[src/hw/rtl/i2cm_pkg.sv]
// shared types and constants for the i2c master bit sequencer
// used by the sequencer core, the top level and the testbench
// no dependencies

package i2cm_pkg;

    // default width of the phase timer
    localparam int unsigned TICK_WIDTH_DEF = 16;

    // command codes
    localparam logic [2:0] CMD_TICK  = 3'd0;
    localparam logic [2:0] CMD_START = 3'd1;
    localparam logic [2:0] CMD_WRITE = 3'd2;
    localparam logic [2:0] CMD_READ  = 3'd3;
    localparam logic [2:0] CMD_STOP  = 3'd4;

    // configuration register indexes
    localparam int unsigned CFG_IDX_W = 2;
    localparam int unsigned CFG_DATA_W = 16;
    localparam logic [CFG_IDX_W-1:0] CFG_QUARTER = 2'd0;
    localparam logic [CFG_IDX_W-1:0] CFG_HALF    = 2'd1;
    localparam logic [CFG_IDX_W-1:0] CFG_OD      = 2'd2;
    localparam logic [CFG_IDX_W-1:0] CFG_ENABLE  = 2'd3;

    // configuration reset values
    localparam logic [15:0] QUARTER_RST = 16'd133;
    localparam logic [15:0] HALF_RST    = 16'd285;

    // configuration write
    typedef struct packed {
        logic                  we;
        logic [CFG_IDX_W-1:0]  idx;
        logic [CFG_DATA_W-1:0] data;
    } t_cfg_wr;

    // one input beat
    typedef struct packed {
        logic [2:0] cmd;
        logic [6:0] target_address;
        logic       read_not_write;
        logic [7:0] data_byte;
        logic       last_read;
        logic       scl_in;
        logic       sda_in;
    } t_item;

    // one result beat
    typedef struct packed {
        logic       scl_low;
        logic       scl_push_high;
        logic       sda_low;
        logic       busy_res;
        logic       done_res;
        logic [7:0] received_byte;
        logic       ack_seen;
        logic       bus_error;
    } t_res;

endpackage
────────────────
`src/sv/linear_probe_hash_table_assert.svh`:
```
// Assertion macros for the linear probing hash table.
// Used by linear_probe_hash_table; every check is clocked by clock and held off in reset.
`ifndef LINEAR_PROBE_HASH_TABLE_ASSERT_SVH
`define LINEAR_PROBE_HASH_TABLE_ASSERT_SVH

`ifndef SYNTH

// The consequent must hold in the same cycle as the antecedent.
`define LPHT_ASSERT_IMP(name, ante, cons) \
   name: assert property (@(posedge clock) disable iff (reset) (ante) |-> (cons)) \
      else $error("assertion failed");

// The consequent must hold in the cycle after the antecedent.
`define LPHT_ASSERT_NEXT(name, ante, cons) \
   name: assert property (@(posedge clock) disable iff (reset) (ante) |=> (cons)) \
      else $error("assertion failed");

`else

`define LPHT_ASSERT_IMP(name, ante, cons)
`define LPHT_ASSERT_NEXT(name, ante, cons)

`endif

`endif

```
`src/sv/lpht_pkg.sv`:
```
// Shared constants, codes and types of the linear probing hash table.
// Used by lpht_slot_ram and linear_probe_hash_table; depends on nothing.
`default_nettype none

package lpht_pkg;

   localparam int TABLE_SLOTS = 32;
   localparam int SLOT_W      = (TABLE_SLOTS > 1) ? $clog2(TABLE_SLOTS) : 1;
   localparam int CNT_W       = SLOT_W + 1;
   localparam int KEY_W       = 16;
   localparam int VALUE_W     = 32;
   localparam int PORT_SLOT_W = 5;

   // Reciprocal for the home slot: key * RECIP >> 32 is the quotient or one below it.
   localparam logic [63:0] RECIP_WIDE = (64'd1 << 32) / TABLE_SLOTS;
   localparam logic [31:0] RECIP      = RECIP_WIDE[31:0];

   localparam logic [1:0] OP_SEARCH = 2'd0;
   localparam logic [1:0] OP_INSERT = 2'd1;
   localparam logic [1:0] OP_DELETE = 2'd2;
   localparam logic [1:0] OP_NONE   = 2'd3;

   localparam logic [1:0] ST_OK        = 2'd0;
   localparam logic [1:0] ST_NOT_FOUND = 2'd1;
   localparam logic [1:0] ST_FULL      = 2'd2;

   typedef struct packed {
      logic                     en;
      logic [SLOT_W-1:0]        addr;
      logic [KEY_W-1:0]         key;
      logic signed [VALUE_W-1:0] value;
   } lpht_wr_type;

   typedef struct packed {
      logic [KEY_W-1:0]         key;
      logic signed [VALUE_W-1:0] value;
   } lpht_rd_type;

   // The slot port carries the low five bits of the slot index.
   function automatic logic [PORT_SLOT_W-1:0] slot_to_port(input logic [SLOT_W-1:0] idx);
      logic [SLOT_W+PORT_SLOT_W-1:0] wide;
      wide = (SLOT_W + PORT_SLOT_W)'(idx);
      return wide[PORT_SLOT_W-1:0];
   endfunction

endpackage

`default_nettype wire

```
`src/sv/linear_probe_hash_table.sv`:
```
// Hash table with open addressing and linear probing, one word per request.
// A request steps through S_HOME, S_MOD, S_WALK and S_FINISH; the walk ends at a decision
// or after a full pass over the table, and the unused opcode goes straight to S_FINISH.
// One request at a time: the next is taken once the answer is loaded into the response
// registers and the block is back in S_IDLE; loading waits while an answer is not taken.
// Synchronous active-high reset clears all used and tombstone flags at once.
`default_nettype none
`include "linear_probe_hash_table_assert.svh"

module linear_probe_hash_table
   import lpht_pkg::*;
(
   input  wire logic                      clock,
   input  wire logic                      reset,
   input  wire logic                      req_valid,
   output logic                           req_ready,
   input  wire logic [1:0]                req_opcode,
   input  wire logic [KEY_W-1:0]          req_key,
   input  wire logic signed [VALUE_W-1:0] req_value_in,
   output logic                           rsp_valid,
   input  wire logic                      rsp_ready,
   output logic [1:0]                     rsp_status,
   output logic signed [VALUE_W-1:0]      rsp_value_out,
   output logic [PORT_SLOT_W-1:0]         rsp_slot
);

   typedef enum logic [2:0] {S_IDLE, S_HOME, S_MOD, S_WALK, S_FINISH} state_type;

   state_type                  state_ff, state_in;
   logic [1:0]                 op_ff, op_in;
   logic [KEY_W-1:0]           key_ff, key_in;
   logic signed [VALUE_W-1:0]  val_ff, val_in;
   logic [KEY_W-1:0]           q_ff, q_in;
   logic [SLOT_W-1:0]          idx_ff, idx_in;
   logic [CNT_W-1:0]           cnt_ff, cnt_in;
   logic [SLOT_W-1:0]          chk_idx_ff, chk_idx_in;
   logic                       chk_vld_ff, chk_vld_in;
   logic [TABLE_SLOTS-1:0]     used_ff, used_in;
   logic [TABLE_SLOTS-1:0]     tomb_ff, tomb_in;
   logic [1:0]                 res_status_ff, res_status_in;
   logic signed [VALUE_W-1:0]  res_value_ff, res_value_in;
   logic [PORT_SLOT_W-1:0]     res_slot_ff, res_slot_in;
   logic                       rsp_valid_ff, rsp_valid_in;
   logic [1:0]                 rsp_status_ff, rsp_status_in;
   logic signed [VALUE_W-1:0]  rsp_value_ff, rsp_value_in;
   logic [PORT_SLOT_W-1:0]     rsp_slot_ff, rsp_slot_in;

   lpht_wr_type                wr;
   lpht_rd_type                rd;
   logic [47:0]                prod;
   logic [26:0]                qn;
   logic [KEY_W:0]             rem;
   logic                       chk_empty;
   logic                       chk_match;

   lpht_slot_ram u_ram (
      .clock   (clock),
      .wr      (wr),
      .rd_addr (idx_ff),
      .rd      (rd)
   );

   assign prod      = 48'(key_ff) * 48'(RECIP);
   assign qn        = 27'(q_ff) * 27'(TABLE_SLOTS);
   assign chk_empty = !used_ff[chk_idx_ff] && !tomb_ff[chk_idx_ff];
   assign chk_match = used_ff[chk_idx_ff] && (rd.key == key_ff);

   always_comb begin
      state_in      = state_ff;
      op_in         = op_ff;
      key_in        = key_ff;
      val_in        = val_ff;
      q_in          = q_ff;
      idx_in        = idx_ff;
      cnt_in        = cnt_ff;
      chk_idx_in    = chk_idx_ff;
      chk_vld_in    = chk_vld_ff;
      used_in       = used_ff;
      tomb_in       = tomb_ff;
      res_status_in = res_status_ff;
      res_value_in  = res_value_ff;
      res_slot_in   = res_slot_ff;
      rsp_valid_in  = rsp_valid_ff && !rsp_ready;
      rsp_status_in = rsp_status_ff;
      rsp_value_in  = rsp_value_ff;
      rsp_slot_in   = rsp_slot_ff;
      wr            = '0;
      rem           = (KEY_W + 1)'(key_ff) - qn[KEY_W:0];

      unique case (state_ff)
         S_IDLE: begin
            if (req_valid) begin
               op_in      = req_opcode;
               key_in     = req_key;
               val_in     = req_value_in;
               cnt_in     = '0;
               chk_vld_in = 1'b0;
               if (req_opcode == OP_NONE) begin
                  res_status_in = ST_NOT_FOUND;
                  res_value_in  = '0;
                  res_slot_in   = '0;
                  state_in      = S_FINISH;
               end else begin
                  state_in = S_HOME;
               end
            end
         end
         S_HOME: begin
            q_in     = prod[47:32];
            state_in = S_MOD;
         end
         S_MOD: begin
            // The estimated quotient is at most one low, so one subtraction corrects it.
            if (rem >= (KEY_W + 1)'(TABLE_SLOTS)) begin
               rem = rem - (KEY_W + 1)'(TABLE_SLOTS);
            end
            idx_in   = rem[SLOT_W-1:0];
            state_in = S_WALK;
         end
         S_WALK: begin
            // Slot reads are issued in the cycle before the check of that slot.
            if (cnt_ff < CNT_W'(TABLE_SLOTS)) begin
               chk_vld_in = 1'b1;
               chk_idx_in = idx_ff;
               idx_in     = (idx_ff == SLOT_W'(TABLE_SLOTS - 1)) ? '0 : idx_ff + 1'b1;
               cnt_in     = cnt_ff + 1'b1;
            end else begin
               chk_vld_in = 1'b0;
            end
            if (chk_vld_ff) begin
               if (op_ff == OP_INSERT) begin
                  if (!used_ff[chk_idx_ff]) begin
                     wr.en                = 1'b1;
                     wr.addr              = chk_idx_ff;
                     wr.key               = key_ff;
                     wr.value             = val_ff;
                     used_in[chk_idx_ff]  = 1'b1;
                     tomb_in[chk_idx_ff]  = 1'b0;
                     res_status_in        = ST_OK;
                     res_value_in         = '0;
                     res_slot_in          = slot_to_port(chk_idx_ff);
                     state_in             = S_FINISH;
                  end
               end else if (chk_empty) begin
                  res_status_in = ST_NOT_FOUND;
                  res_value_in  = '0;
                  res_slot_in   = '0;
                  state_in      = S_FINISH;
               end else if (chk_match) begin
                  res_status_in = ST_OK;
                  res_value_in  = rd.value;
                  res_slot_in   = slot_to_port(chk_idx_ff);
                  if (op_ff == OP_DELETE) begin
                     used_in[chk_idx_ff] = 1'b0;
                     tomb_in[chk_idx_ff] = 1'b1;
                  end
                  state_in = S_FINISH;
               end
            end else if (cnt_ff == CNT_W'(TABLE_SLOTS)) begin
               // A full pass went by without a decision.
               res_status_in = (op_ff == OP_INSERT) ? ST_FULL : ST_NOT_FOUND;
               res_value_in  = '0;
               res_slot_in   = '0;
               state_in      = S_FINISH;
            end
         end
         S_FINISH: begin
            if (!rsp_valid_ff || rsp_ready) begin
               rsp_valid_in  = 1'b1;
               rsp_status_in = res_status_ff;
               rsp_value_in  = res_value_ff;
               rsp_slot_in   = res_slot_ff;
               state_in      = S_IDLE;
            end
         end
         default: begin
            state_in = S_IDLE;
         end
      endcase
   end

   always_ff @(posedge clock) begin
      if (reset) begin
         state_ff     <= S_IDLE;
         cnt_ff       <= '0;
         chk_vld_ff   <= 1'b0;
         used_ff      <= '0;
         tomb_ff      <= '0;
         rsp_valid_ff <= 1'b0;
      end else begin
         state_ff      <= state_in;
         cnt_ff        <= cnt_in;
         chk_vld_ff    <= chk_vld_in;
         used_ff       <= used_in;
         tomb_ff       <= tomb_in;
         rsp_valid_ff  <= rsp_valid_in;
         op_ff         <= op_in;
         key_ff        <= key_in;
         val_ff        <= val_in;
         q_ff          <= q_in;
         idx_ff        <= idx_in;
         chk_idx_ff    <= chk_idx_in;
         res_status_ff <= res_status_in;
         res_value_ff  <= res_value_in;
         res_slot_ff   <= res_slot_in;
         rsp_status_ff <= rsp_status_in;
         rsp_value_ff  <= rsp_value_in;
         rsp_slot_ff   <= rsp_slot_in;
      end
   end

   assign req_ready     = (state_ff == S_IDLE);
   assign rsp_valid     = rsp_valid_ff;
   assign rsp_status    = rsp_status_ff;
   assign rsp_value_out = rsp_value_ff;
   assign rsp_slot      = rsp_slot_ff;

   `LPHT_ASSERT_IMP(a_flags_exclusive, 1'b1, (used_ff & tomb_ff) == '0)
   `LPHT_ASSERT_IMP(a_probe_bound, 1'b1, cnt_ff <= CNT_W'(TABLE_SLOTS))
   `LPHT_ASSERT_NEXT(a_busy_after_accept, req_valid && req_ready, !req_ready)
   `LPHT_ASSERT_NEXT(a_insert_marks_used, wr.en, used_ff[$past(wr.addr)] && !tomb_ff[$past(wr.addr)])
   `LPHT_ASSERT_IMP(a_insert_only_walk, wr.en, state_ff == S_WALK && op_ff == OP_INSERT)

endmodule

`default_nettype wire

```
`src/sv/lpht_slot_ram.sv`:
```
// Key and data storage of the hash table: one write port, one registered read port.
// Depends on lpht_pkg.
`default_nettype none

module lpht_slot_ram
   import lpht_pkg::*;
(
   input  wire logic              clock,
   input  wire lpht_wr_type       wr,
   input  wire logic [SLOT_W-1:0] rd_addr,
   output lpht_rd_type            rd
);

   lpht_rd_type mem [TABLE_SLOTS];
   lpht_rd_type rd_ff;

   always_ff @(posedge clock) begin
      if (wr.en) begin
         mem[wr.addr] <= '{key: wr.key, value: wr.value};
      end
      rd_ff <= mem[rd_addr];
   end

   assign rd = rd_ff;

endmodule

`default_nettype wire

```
────────────────
• _TO DO_: Check each line of the records for the string "define" and copy those that have it.

• _REPLY TO THE TASK_:
`define LINEAR_PROBE_HASH_TABLE_ASSERT_SVH
`define LPHT_ASSERT_IMP(name, ante, cons) \
`define LPHT_ASSERT_NEXT(name, ante, cons) \
`define LPHT_ASSERT_IMP(name, ante, cons)
`define LPHT_ASSERT_NEXT(name, ante, cons)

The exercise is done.